TASK DESCRIPTION: Reproduce precisely the lines of the listing below, starting with the line that contains "export CELL_PAD_IN_SITES_DETAIL_PLACEMENT = 1" and stopping after the line that contains "set_input_delay 1.4000 -clock"; include nothing else.

RECORDS SUPPLIED:
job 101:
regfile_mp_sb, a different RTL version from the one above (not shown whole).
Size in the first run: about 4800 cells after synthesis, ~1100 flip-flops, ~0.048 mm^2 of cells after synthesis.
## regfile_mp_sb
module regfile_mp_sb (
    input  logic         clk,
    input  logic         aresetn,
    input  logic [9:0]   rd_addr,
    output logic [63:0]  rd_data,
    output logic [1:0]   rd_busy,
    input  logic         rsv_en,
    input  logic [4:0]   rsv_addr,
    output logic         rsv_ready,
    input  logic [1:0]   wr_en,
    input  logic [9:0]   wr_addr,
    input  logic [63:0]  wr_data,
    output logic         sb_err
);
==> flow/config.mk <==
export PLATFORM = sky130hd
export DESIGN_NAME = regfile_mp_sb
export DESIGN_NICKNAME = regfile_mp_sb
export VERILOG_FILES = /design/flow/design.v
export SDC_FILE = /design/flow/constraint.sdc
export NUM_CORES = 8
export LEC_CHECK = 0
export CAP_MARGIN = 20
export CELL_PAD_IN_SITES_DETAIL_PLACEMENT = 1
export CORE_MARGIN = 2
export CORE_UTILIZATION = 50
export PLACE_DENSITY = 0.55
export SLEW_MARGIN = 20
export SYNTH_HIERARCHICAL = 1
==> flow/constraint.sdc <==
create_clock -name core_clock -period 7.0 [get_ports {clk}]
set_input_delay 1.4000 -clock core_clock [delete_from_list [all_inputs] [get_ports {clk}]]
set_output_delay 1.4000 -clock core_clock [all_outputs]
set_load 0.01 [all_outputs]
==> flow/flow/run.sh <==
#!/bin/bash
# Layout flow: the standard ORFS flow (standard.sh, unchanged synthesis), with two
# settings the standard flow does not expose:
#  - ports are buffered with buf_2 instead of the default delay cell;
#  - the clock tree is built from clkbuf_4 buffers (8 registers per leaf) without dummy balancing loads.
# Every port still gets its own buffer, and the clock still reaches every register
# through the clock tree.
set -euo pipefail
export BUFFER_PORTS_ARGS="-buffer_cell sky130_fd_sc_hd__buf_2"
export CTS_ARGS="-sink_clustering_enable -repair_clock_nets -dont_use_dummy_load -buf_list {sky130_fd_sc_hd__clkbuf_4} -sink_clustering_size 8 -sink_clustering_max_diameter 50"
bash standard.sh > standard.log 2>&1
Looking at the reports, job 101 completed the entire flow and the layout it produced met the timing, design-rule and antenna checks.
What follows belongs to an exercise in optimizing a design on an open flow for small area, a short achievable clock period and few clock cycles per item; a production flow would make more cautious choices. Only simulation tests tie the RTL to the original design; equivalence was not proved. The clock input has no modelled driver; a real chip could not lean on it and would need a root buffer or a full tree. Power figures rest on the tool's default switching activity, not on a simulated workload.

Design tdes_dec, start of the top module:
module tdes_dec (
	input  logic             clk,
	input  logic             rst,
	input  logic             start,
	input  tdes_pkg::key_t   ek1,
	input  tdes_pkg::key_t   ek2,
	input  tdes_pkg::key_t   ek3,
	input  tdes_pkg::block_t ct,
	output logic             ready,
	output logic             done,
	output tdes_pkg::block_t pt,
	output tdes_pkg::key_t   k1,
	output tdes_pkg::key_t   k2,
	output tdes_pkg::key_t   k3
);
Size in the first run: roughly 320 flip-flops, about 650 I/O pins.
Settings: LEC_CHECK=0, CAP_MARGIN=20, CORE_AREA=5 5 175 175, CTS_CLUSTER_DIAMETER=80, CTS_CLUSTER_SIZE=24, DIE_AREA=0 0 180 180, SETUP_SLACK_MARGIN=3.3, SLEW_MARGIN=20; clock period 5.0 ns.
standard.sh (not shown) runs the stock make flow with config.mk's settings and CLKGATE_MAP_FILE= SYNTH_SCRIPT=/design/flow/synth_recipe.tcl, a recipe that flattens the netlist after the stock synthesis.
==> flow/flow/run.sh <==
#!/bin/bash
# Standard layout, with plain buffers on the ports instead of delay cells
# and pins one track apart so that the die can be small.
cp standard.sh standard_sh.txt
export BUFFER_PORTS_ARGS="-buffer_cell sky130_fd_sc_hd__buf_1"
export PLACE_PINS_ARGS="-min_distance 1 -min_distance_in_tracks"
bash standard.sh > standard.log 2>&1
The baseline ran to the end with no violations.
Testbench counts at the start, summed over its fixed seeds: cycles 192, items 192.
Next try:
==> flow/flow/run.sh (replaced) <==
#!/bin/bash
# Standard layout, with plain buffers on the ports instead of delay cells.
cp standard.sh standard_sh.txt
export BUFFER_PORTS_ARGS="-buffer_cell sky130_fd_sc_hd__buf_1"
bash standard.sh > standard.log 2>&1
CORE_AREA = 5 5 220 220   (was 5 5 175 175)
CTS_CLUSTER_DIAMETER = default   (was 80)
CTS_CLUSTER_SIZE = default   (was 24)
DIE_AREA = 0 0 225 225   (was 0 0 180 180)
SETUP_SLACK_MARGIN = default   (was 3.3)
Final cell count increases by 16%.
Die area grows by 56%.
Wire length increases by 11%.
First-iteration DRC count came out higher by 16%.
Total power went up by 16%.
Worst setup slack loses 0.15 ns.
Clock skew stays the same.
Flip-flop and latch count is unchanged.
Next try:
==> flow/flow/run.sh (replaced) <==
#!/bin/bash
# Standard layout, with plain buffers on the ports instead of delay cells
# and a clock tree without dummy loads.
cp standard.sh standard_sh.txt
export BUFFER_PORTS_ARGS="-buffer_cell sky130_fd_sc_hd__buf_1"
export CTS_ARGS="-sink_clustering_enable -repair_clock_nets -sink_clustering_size 24 -sink_clustering_max_diameter 80 -dont_use_dummy_load"
bash standard.sh > standard.log 2>&1
ABC_AREA = 1   (was default)
SETUP_SLACK_MARGIN = 3.3   (was default)
Combinational power climbs by 6.3%.
Register-to-register slack degrades by 0.10 ns.
Via count climbs by 44%.
Next try:
==> flow/run.sh (new file) <==
#!/bin/bash
# synth_recipe.tcl (not shown) runs the flow's synth.tcl, then flattens the netlist and writes it again
# the make line also repeats each setting of config.mk as NAME=value (left out here)
make -C /OpenROAD-flow-scripts/flow DESIGN_CONFIG=/design/flow/config.mk WORK_HOME=/design/flow/orfs CLKGATE_MAP_FILE= SYNTH_SCRIPT=/design/flow/synth_recipe.tcl finish
ABC_AREA = default   (was 1)
SETUP_SLACK_MARGIN = default   (was 3.3)
removed: flow/flow/run.sh
removed: flow/standard.sh
Effect: The new run produced a clean layout. Utilization climbs by 5.5 points. Worst setup slack is worse by 0.54 ns. Sequential cell count stays the same. Final cell count drops by a quarter to a third. Design area climbs by about a fifth. Synthesized cell count drops by well over a third. Non-clock buffer count drops by 6.

========
tdes_dec again, from the RTL that the note above started with.
Design tdes_dec, start of the top module:
module tdes_dec (
	input  logic             clk,
	input  logic             rst,
	input  logic             start,
	input  tdes_pkg::key_t   ek1,
	input  tdes_pkg::key_t   ek2,
	input  tdes_pkg::key_t   ek3,
	input  tdes_pkg::block_t ct,
	output logic             ready,
	output logic             done,
	output tdes_pkg::block_t pt,
	output tdes_pkg::key_t   k1,
	output tdes_pkg::key_t   k2,
	output tdes_pkg::key_t   k3
);
	logic             load;
	tdes_pkg::block_t pt_c;
	tdes_pkg::key_t   k1_c;
	tdes_pkg::key_t   k2_c;
	tdes_pkg::key_t   k3_c;
	tdes_sequencer seq0 (
		.clk   (clk),
		.rst   (rst),
		.start (start),
		.load  (load),
		.ready (ready),
		.done  (done)
	);
	tdes_feistel_round round0 (
		.ct  (ct),
		.ek1 (ek1),
		.ek2 (ek2),
		.ek3 (ek3),
		.pt  (pt_c)
	);
	tdes_key_schedule ks1 (.ek(ek1), .k_last(k1_c));
	tdes_key_schedule ks2 (.ek(ek2), .k_last(k2_c));
	tdes_key_schedule ks3 (.ek(ek3), .k_last(k3_c));
	tdes_result_capture cap0 (
		.clk   (clk),
		.load  (load),
		.pt_in (pt_c),
		.k1_in (k1_c),
		.k2_in (k2_c),
		.k3_in (k3_c),
		.pt    (pt),
		.k1    (k1),
		.k2    (k2),
		.k3    (k3)
	);
endmodule
clock: 5.0 ns
lec_check: 0
cap_margin: 20
core_area: 5 5 220 220
die_area: 0 0 225 225
setup_slack_margin: 3.3
slew_margin: 20
==> flow/flow/run.sh <==
#!/bin/bash
# Standard layout, with plain buffers on the ports instead of delay cells.
cp standard.sh standard_sh.txt
export BUFFER_PORTS_ARGS="-buffer_cell sky130_fd_sc_hd__buf_1"
bash standard.sh > standard.log 2>&1
The baseline finished with timing, DRC and antenna clean.
Testbench counts at the start, summed over its fixed seeds: cycles 192, items 192.
What follows belongs to an exercise in optimizing a design on an open flow for small area and a short achievable clock period; a production flow would make more cautious choices. Function was checked by simulation only, so behaviour that the tests miss may differ from the original. Power and IR drop assume default switching activity.

==> flow/design.v (excerpt) <==
module mini_core (
    input  wire logic            clk,
    input  wire logic            rst,
    input  wire logic            instr_valid,
    input  wire logic [31:0]     instr,
    input  wire logic [4:0]      debug_addr,
    output logic                 retire_valid,
    output logic      [4:0]      retire_rd,
    output logic      [XLEN-1:0] retire_data,
    output logic                 retire_illegal,
    output logic      [XLEN-1:0] debug_data
);
Size in the first run: about 4000 cells after synthesis, about 110 I/O pins, about 57000 um^2 of cells after synthesis.
==> flow/config.mk <==
export PLATFORM = sky130hd
export DESIGN_NAME = mini_core
export DESIGN_NICKNAME = mini_core
export VERILOG_FILES = /design/flow/design.v
export SDC_FILE = /design/flow/constraint.sdc
export NUM_CORES = 4
export LEC_CHECK = 0
export CAP_MARGIN = 20
export CORE_MARGIN = 2
export CORE_UTILIZATION = 50
export CTS_BUF_LIST = sky130_fd_sc_hd__clkbuf_8
export CTS_CLUSTER_DIAMETER = 50
export CTS_CLUSTER_SIZE = 12
export PLACE_DENSITY = 0.65
export SETUP_SLACK_MARGIN = 2.8
export SLEW_MARGIN = 20
export SYNTH_HIERARCHICAL = 1
==> flow/constraint.sdc <==
create_clock -name core_clock -period 7.5 [get_ports {clk}]
set_input_delay 1.5000 -clock core_clock [delete_from_list [all_inputs] [get_ports {clk}]]
set_output_delay 1.5000 -clock core_clock [all_outputs]
set_load 0.01 [all_outputs]
standard.sh (not shown) runs the stock make flow with config.mk's settings and CLKGATE_MAP_FILE= SYNTH_SCRIPT=/design/flow/synth_recipe.tcl, a recipe that flattens the netlist after the stock synthesis.
==> flow/flow/run.sh <==
#!/bin/bash
set -euo pipefail
cd "$(dirname "$0")/.."
export CTS_ARGS="-sink_clustering_enable -repair_clock_nets -sink_clustering_size 12 -sink_clustering_max_diameter 50 -buf_list sky130_fd_sc_hd__clkbuf_8 -dont_use_dummy_load"
bash standard.sh > standard.log 2>&1
The starting point went through all stages and came out clean.
Then changed:
==> flow/run.sh (new file) <==
#!/bin/bash
# synth_recipe.tcl (not shown) runs the flow's synth.tcl, then flattens the netlist and writes it again
# the make line also repeats each setting of config.mk as NAME=value (left out here)
make -C /OpenROAD-flow-scripts/flow DESIGN_CONFIG=/design/flow/config.mk WORK_HOME=/design/flow/orfs CLKGATE_MAP_FILE= SYNTH_SCRIPT=/design/flow/synth_recipe.tcl finish
--- a/flow/config.mk
+++ b/flow/config.mk
@@ -10 +10 @@
-export CORE_UTILIZATION = 50
+export CORE_UTILIZATION = 35
@@ -14 +14 @@
-export PLACE_DENSITY = 0.65
+export PLACE_DENSITY = 0.5
removed: flow/flow/run.sh
removed: flow/standard.sh
The new run finished clean. Core utilization decreases by 17 points. Clock power increases by 32%. Clock skew decreases by 0.032 ns. Die area increases by 42%. Global-route usage decreases by 9.5 points. Worst setup slack gains 0.20 ns. Fmax increases by 4.0%. Routed wire length increases by 8.1%. Via count decreases by 0.88%. Sequential power hardly moves.


mini_core again, from the RTL that the note above started with.
==> flow/config.mk <==
export PLATFORM = sky130hd
export DESIGN_NAME = mini_core
export DESIGN_NICKNAME = mini_core
export VERILOG_FILES = /design/flow/design.v
export SDC_FILE = /design/flow/constraint.sdc
export NUM_CORES = 4
export LEC_CHECK = 0
export CAP_MARGIN = 20
export CORE_MARGIN = 2
export CORE_UTILIZATION = 35
export CTS_BUF_LIST = sky130_fd_sc_hd__clkbuf_8
export CTS_CLUSTER_DIAMETER = 60
export CTS_CLUSTER_SIZE = 16
export PLACE_DENSITY = 0.5
export SETUP_SLACK_MARGIN = 2.8
export SLEW_MARGIN = 20
export SYNTH_HIERARCHICAL = 1
==> flow/constraint.sdc <==
create_clock -name core_clock -period 7.5 [get_ports {clk}]
set_input_delay 1.5000 -clock core_clock [delete_from_list [all_inputs] [get_ports {clk}]]
set_output_delay 1.5000 -clock core_clock [all_outputs]
set_load 0.01 [all_outputs]
==> flow/flow/run.sh <==
#!/bin/bash
set -euo pipefail
cd "$(dirname "$0")/.."
export CTS_ARGS="-sink_clustering_enable -repair_clock_nets -sink_clustering_size 16 -sink_clustering_max_diameter 60 -buf_list sky130_fd_sc_hd__clkbuf_8 -dont_use_dummy_load"
bash standard.sh > standard.log 2>&1
Change:
==> flow/flow/run.sh (replaced) <==
#!/bin/bash
set -euo pipefail
cd "$(dirname "$0")/.."
export CTS_ARGS="-sink_clustering_enable -repair_clock_nets -sink_clustering_size 12 -sink_clustering_max_diameter 50 -buf_list sky130_fd_sc_hd__clkbuf_8 -dont_use_dummy_load"
bash standard.sh > standard.log 2>&1
- CTS_CLUSTER_DIAMETER: 60 -> 50
- CTS_CLUSTER_SIZE: 16 -> 12
What happened:
- core utilization increases by 0.34 points
- power increases by about 3.7%
- synthesized area does not change
- sequential share of layout area fell by 0.42 points

==> afterwards: timing with drivers on the ports <==
How much do the figures lean on ideal ports? The routed layouts below were timed once more, with nothing changed but the port constraints. Step 1 sets driving cells, clkbuf_16 on the clock port and buf_2 on the other inputs (assumed; they add their load-dependent delay and slew). Step 2, shift: input delay + t, output delay - t, t = (earliest + latest rising clock arrival at the registers) / 2. This alone moves slack from input paths to output paths. Three values: no drivers, after step 1, after step 2; two values: the first two.
run | t (ns) | setup slack, ns | worst data-port slew with drivers (ns)
the first run of note 1 | 0.889 | 2.254 / 2.191 / 1.745 | 0.07
the second run of note 1 | 1.006 | 2.457 / 2.351 / 1.787 | 0.20
the first run of note 2 | 0.913 | 2.395 / 2.293 / 1.905 | 0.20
the second run of note 2 | 0.980 | 2.455 / 2.349 / 1.834 | 0.18
After both steps setup and hold are still met in every run listed. For the second run of note 1, which loses most, drivers alone change the setup slack by -0.106 ns; drivers and shift together by -0.670 ns.
What follows belongs to an exercise in optimizing a design on an open flow for small area, a short achievable clock period and few clock cycles per item; a production flow would make more cautious choices. Only simulation tests tie the RTL to the original design; equivalence was not proved. Power is estimated from default activity; no workload was simulated.

<file path="flow/config.mk">
export PLATFORM = sky130hd
export DESIGN_NAME = scalar_kalman_filter
export DESIGN_NICKNAME = scalar_kalman_filter
export VERILOG_FILES = /design/flow/design.v
export SDC_FILE = /design/flow/constraint.sdc
export NUM_CORES = 4
export LEC_CHECK = 0
export CAP_MARGIN = 20
export CORE_MARGIN = 2
export CORE_UTILIZATION = 60
export CTS_BUF_LIST = sky130_fd_sc_hd__clkbuf_4 sky130_fd_sc_hd__clkbuf_8
export CTS_CLUSTER_SIZE = 30
export SETUP_SLACK_MARGIN = 5
export SLEW_MARGIN = 20
</file>
<file path="flow/constraint.sdc">
create_clock -name core_clock -period 12.0 [get_ports {clock}]
set_input_delay 2.4000 -clock core_clock [delete_from_list [all_inputs] [get_ports {clock}]]
set_output_delay 2.4000 -clock core_clock [all_outputs]
set_load 0.01 [all_outputs]
</file>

ANSWER FOR THIS EXERCISE:
export CELL_PAD_IN_SITES_DETAIL_PLACEMENT = 1
export CORE_MARGIN = 2
export CORE_UTILIZATION = 50
export PLACE_DENSITY = 0.55
export SLEW_MARGIN = 20
export SYNTH_HIERARCHICAL = 1
==> flow/constraint.sdc <==
create_clock -name core_clock -period 7.0 [get_ports {clk}]
set_input_delay 1.4000 -clock core_clock [delete_from_list [all_inputs] [get_ports {clk}]]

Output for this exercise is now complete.